Module shuffle

Module shuffle 

Source
Expand description

Read and write pseudo-shuffled SAF format.

The aim of the format is not to give a true, random shuffle of the sites in the input SAF file(s), but to move them around enough to break blocks of linkage disequilibrium. However, this must be done in constant memory, i.e. streaming through the input.

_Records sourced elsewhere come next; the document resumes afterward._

===== src/design/csv_field_splitter_core_defines.svh =====
// Assertion macros shared by the CSV field splitter RTL.
`ifndef CSV_FIELD_SPLITTER_CORE_DEFINES_SVH
`define CSV_FIELD_SPLITTER_CORE_DEFINES_SVH

// Same-cycle implication, disabled while reset is asserted.
`define CSVFS_ASSERT_IMP(label, clk, rst_n, ante, cons) \
    label: assert property (@(posedge clk) disable iff (!(rst_n)) (ante) |-> (cons)) \
        else $error("csv field splitter: same-cycle check failed");

// Next-cycle implication, disabled while reset is asserted.
`define CSVFS_ASSERT_NXT(label, clk, rst_n, ante, cons) \
    label: assert property (@(posedge clk) disable iff (!(rst_n)) (ante) |=> (cons)) \
        else $error("csv field splitter: next-cycle check failed");

`endif


===== src/design/csvfs_pkg.sv =====
// Package with the types and character codes of the CSV field splitter.
`timescale 1ns / 1ps
`default_nettype none

package csvfs_pkg;

    localparam int FIELD_W = 4;

    localparam logic [7:0] CH_COMMA = 8'h2C;
    localparam logic [7:0] CH_QUOTE = 8'h22;
    localparam logic [7:0] CH_LF    = 8'h0A;
    localparam logic [7:0] CH_CR    = 8'h0D;

    typedef struct packed {
        logic               has_byte;
        logic [7:0]         out_byte;
        logic [FIELD_W-1:0] field_number;
        logic               field_end;
        logic               record_end;
        logic               too_many_fields;
    } t_result;

    typedef struct packed {
        logic               quote_parity;
        logic [FIELD_W-1:0] current_field;
    } t_parse_status;

endpackage

`default_nettype wire


===== src/design/csvfs_in_stage.sv =====
// Input register that captures one raw byte per transfer.
`timescale 1ns / 1ps
`default_nettype none

module csvfs_in_stage (
    input  wire logic       i_clk,
    input  wire logic       i_rst_n,
    input  wire logic       i_valid,
    input  wire logic [7:0] i_byte,
    input  wire logic       i_advance,
    output logic            o_ready,
    output logic            o_valid,
    output logic [7:0]      o_byte
);

    logic       r_valid;
    logic [7:0] r_byte;

    assign o_ready = !r_valid || i_advance;

    always_ff @(posedge i_clk) begin
        if (!i_rst_n) begin
            r_valid <= 1'b0;
        end else if (o_ready) begin
            r_valid <= i_valid;
        end
    end

    always_ff @(posedge i_clk) begin
        if (o_ready && i_valid) begin
            r_byte <= i_byte;
        end
    end

    assign o_valid = r_valid;
    assign o_byte  = r_byte;

endmodule

`default_nettype wire


===== src/design/csvfs_parser.sv =====
// Field and quote state with the per-byte splitting logic.
`timescale 1ns / 1ps
`default_nettype none

module csvfs_parser #(
    parameter int NUM_FIELDS = 11
) (
    input  wire logic                 i_clk,
    input  wire logic                 i_rst_n,
    input  wire logic                 i_advance,
    input  wire logic [7:0]           i_byte,
    output csvfs_pkg::t_result        o_result,
    output csvfs_pkg::t_parse_status  o_status
);

    import csvfs_pkg::*;

    localparam logic [FIELD_W-1:0] LAST_FIELD = FIELD_W'(NUM_FIELDS - 1);

    logic               r_quote_parity,    n_quote_parity;
    logic [FIELD_W-1:0] r_current_field,   n_current_field;
    logic               r_field_has_bytes, n_field_has_bytes;
    logic               r_held_valid,      n_held_valid;
    logic [7:0]         r_held_byte,       n_held_byte;
    logic               r_last_kept_quote, n_last_kept_quote;
    logic               r_overflow_seen,   n_overflow_seen;

    logic is_quote;
    logic is_lf;
    logic is_cr;
    logic is_end;
    logic parity_next;

    assign is_quote    = (i_byte == CH_QUOTE);
    assign is_lf       = (i_byte == CH_LF);
    assign is_cr       = (i_byte == CH_CR);
    assign parity_next = r_quote_parity ^ is_quote;
    assign is_end      = ((i_byte == CH_COMMA) && !parity_next) || is_lf;

    always_comb begin
        n_quote_parity    = parity_next;
        n_current_field   = r_current_field;
        n_field_has_bytes = r_field_has_bytes;
        n_held_valid      = r_held_valid;
        n_held_byte       = r_held_byte;
        n_last_kept_quote = r_last_kept_quote;
        n_overflow_seen   = r_overflow_seen;

        o_result              = '0;
        o_result.field_number = r_current_field;

        if (is_end) begin
            // The held byte is the last one of the field, so a quote there is dropped.
            if (r_held_valid && (r_held_byte != CH_QUOTE)) begin
                o_result.has_byte = 1'b1;
                o_result.out_byte = r_held_byte;
            end
            o_result.field_end = 1'b1;
            n_field_has_bytes  = 1'b0;
            n_held_valid       = 1'b0;
            n_held_byte        = '0;
            n_last_kept_quote  = 1'b0;
            if (is_lf) begin
                o_result.record_end = 1'b1;
            end else if (r_current_field >= LAST_FIELD) begin
                n_overflow_seen = 1'b1;
                n_current_field = LAST_FIELD;
            end else begin
                n_current_field = r_current_field + FIELD_W'(1);
            end
        end else if (!is_cr) begin
            // A held quote right after a kept quote is dropped.
            if (r_held_valid) begin
                if (r_held_byte != CH_QUOTE) begin
                    o_result.has_byte = 1'b1;
                    o_result.out_byte = r_held_byte;
                    n_last_kept_quote = 1'b0;
                end else if (!r_last_kept_quote) begin
                    o_result.has_byte = 1'b1;
                    o_result.out_byte = r_held_byte;
                    n_last_kept_quote = 1'b1;
                end
            end
            // A leading quote is dropped at once and never held.
            if (is_quote && !r_field_has_bytes) begin
                n_held_valid = 1'b0;
            end else begin
                n_held_valid = 1'b1;
                n_held_byte  = i_byte;
            end
            n_field_has_bytes = 1'b1;
        end

        o_result.too_many_fields = n_overflow_seen;

        if (is_lf) begin
            n_quote_parity  = 1'b0;
            n_current_field = '0;
            n_overflow_seen = 1'b0;
        end
    end

    always_ff @(posedge i_clk) begin
        if (!i_rst_n) begin
            r_quote_parity    <= 1'b0;
            r_current_field   <= '0;
            r_field_has_bytes <= 1'b0;
            r_held_valid      <= 1'b0;
            r_held_byte       <= '0;
            r_last_kept_quote <= 1'b0;
            r_overflow_seen   <= 1'b0;
        end else if (i_advance) begin
            r_quote_parity    <= n_quote_parity;
            r_current_field   <= n_current_field;
            r_field_has_bytes <= n_field_has_bytes;
            r_held_valid      <= n_held_valid;
            r_held_byte       <= n_held_byte;
            r_last_kept_quote <= n_last_kept_quote;
            r_overflow_seen   <= n_overflow_seen;
        end
    end

    assign o_status.quote_parity  = r_quote_parity;
    assign o_status.current_field = r_current_field;

endmodule

`default_nettype wire


===== src/design/csvfs_out_stage.sv =====
// Result register that holds one result until it is taken.
`timescale 1ns / 1ps
`default_nettype none

module csvfs_out_stage (
    input  wire logic                i_clk,
    input  wire logic                i_rst_n,
    input  wire logic                i_load,
    input  wire csvfs_pkg::t_result  i_result,
    input  wire logic                i_ready,
    output logic                     o_can_take,
    output logic                     o_valid,
    output csvfs_pkg::t_result       o_result
);

    import csvfs_pkg::*;

    logic    r_valid;
    t_result r_result;

    assign o_can_take = !r_valid || i_ready;

    always_ff @(posedge i_clk) begin
        if (!i_rst_n) begin
            r_valid <= 1'b0;
        end else if (o_can_take) begin
            r_valid <= i_load;
        end
    end

    always_ff @(posedge i_clk) begin
        if (i_load) begin
            r_result <= i_result;
        end
    end

    assign o_valid  = r_valid;
    assign o_result = r_result;

endmodule

`default_nettype wire


===== src/design/csv_field_splitter_core.sv =====
// Top level of the CSV field splitter: input register, parser and result register.
`timescale 1ns / 1ps
`default_nettype none
`include "csv_field_splitter_core_defines.svh"

// The splitter takes one raw byte of CSV text per transfer and returns exactly
// one result per byte, in order. A byte is captured in an input register, run
// through the field and quote logic, and the result lands in an output
// register, so the block sustains one byte per clock while the output is not
// stalled; a result is offered once its byte has passed through the input
// register and the output register. The only loop is the parser's small state
// update. Because the last byte of a field may be a quote that has to be dropped,
// each kept byte is held back and reported with the result of the following byte,
// or together with field_end when a comma outside quotes or a newline closes the
// field. Carriage returns give an idle result. A comma past field NUM_FIELDS-1
// keeps the field index at its last value and raises too_many_fields until the
// record's newline result. Both sides use valid and ready; a stalled result
// holds the output register while the input register can still take one more
// byte, and o_ready drops only when both registers are full.
module csv_field_splitter_core #(
    parameter int NUM_FIELDS = 11
) (
    input  wire logic                          i_clk,
    input  wire logic                          i_rst_n,
    input  wire logic                          i_valid,
    output logic                               o_ready,
    input  wire logic [7:0]                    i_in_byte,
    output logic                               o_valid,
    input  wire logic                          i_ready,
    output logic                               o_has_byte,
    output logic [7:0]                         o_out_byte,
    output logic [csvfs_pkg::FIELD_W-1:0]      o_field_number,
    output logic                               o_field_end,
    output logic                               o_record_end,
    output logic                               o_too_many_fields
);

    import csvfs_pkg::*;

    localparam logic [FIELD_W-1:0] LAST_FIELD = FIELD_W'(NUM_FIELDS - 1);

    logic          stage_valid;
    logic [7:0]    stage_byte;
    logic          out_can_take;
    logic          advance;
    t_result       step_result;
    t_result       held_result;
    t_parse_status parse_status;

    // A byte moves from the input register into the parser whenever the
    // result register is empty or its current result is being transferred.
    assign advance = stage_valid && out_can_take;

    csvfs_in_stage u_in_stage (
        .i_clk     (i_clk),
        .i_rst_n   (i_rst_n),
        .i_valid   (i_valid),
        .i_byte    (i_in_byte),
        .i_advance (advance),
        .o_ready   (o_ready),
        .o_valid   (stage_valid),
        .o_byte    (stage_byte)
    );

    csvfs_parser #(
        .NUM_FIELDS (NUM_FIELDS)
    ) u_parser (
        .i_clk     (i_clk),
        .i_rst_n   (i_rst_n),
        .i_advance (advance),
        .i_byte    (stage_byte),
        .o_result  (step_result),
        .o_status  (parse_status)
    );

    csvfs_out_stage u_out_stage (
        .i_clk      (i_clk),
        .i_rst_n    (i_rst_n),
        .i_load     (advance),
        .i_result   (step_result),
        .i_ready    (i_ready),
        .o_can_take (out_can_take),
        .o_valid    (o_valid),
        .o_result   (held_result)
    );

    assign o_has_byte        = held_result.has_byte;
    assign o_out_byte        = held_result.out_byte;
    assign o_field_number    = held_result.field_number;
    assign o_field_end       = held_result.field_end;
    assign o_record_end      = held_result.record_end;
    assign o_too_many_fields = held_result.too_many_fields;

    // Backpressure reaches the input side only when both registers are full.
    `CSVFS_ASSERT_IMP(a_ready_only_when_full, i_clk, i_rst_n,
        stage_valid && o_valid && !i_ready, !o_ready)

    // A newline leaves the next record with even parity and field zero.
    `CSVFS_ASSERT_NXT(a_newline_clears, i_clk, i_rst_n,
        advance && (stage_byte == CH_LF),
        (parse_status.current_field == '0) && !parse_status.quote_parity)

    // The field index never leaves the configured range.
    `CSVFS_ASSERT_IMP(a_field_in_range, i_clk, i_rst_n,
        1'b1, parse_status.current_field <= LAST_FIELD)

endmodule

`default_nettype wire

In overview, the strategy is to pre-allocate a file of the correct size, which must be known up front, and then “split” this file into B blocks. Then consecutive writes go into consecutive blocks to be spread across the file.

§Examples

§Write

use winsfs_core::io::shuffle::{Header, Writer};

// This must be known up front; for a single SAF, this can be gotten from the index.
let sites = 100_000; // Number of sites in the input.
let shape = vec![9]; // Number of values per site (per population, just one here).
let blocks = 20;     // Number of blocks to use for pseudo-shuffle.
let header = Header::new(sites, shape, blocks);

let mut writer = Writer::create("/path/to/saf.shuf", header)?;

// Get sites from somewhere and write. The number of values must match the shape.
let site = vec![0.; 9];
for _ in 0..sites {
    writer.write_site(site.as_slice())?;
}

// Writer expects exactly as many sites as provided in the header:
// any more will throw error in [`write_site`], any less will panic
// in the drop check; use try_finish to check for this error.
writer.try_finish()?;

Structs§

Header
The header for a pseudo-shuffled SAF file.
Reader
A pseudo-shuffled SAF file reader.
Writer
A pseudo-shuffled SAF file writer.

Constants§

MAGIC_NUMBER
The magic number written as the first 8 bytes of a pseudo-shuffled SAF file.